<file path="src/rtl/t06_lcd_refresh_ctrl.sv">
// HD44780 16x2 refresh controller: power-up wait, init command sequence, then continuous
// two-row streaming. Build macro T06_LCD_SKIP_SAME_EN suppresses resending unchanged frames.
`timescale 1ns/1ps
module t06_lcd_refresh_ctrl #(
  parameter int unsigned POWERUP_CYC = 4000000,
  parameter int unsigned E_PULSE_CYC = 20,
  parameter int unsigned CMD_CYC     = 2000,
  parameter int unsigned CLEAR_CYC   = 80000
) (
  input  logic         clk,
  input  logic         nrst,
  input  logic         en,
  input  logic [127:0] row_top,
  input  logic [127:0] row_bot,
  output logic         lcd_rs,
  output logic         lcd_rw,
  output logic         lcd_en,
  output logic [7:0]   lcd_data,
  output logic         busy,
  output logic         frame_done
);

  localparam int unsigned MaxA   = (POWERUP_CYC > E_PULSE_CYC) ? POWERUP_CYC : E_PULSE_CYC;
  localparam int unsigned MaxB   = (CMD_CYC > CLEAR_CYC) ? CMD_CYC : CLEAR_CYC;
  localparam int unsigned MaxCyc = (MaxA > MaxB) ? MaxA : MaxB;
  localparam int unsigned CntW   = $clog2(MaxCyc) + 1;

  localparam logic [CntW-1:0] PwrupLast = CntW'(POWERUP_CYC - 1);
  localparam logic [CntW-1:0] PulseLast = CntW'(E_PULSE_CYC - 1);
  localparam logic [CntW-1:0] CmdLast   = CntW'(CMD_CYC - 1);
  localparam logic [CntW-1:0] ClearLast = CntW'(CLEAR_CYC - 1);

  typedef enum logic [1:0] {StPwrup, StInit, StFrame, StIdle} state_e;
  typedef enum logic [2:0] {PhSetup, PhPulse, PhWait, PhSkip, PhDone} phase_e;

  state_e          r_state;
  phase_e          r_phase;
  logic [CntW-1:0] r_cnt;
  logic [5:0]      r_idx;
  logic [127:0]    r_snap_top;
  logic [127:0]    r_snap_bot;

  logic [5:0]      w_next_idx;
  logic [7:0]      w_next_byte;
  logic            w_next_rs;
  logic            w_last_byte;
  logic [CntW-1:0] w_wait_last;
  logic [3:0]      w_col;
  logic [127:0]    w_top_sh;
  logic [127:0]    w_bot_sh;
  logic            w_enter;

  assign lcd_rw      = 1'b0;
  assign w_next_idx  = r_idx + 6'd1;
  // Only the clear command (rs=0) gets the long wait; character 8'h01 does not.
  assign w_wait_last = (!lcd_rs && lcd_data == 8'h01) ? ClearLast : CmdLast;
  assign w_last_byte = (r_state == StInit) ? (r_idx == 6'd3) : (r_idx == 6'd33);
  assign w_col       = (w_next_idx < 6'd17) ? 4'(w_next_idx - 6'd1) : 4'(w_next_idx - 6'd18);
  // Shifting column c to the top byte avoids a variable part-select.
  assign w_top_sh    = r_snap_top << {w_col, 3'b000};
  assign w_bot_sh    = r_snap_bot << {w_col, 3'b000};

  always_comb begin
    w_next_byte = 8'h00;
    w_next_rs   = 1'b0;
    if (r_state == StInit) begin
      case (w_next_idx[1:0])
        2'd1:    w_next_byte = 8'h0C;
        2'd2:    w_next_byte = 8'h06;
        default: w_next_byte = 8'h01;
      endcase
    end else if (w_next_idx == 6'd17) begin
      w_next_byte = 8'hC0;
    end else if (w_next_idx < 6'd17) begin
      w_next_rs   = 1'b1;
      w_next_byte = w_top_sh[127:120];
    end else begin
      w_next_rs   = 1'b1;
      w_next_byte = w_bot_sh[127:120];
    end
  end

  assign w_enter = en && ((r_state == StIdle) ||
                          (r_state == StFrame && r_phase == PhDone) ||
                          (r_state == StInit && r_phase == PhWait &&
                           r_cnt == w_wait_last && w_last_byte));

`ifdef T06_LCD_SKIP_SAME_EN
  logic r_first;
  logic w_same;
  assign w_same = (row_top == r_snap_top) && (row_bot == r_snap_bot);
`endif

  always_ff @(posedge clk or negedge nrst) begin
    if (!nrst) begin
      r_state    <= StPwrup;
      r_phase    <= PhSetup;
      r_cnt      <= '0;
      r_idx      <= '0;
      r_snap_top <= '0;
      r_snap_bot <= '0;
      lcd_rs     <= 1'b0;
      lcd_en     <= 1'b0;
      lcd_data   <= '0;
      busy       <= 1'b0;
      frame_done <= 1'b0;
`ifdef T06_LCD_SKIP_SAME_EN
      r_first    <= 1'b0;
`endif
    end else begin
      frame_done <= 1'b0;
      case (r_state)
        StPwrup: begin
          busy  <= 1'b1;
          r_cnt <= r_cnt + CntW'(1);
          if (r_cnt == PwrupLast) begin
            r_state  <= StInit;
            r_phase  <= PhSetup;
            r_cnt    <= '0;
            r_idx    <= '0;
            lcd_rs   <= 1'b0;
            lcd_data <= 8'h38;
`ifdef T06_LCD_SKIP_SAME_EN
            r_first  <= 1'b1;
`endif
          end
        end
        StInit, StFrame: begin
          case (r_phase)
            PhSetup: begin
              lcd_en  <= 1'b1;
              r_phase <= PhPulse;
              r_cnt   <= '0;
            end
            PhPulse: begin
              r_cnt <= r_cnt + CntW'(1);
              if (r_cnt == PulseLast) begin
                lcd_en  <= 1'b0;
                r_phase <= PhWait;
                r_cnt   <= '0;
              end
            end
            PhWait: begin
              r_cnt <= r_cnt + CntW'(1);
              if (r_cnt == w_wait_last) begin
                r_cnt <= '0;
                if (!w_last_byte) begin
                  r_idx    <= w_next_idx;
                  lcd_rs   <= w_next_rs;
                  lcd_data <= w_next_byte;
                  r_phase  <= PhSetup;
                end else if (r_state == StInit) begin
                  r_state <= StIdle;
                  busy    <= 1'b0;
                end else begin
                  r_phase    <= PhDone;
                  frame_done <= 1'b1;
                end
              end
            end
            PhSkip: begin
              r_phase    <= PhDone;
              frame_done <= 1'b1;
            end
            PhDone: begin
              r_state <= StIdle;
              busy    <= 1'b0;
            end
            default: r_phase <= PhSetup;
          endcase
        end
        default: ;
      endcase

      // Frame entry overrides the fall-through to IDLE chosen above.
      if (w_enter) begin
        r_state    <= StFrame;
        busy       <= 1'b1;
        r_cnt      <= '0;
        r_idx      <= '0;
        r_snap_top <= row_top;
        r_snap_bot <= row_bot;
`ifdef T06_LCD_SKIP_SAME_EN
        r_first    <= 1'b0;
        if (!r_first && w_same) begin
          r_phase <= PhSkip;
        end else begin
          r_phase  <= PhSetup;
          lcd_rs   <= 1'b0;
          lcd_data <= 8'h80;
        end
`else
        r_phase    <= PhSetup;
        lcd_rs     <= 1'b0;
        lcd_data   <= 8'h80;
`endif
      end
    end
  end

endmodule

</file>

WHAT IS EXPECTED: Please tally the lines of the entries that hold "file" and give only the resulting number.

YOUR SOLUTION: 2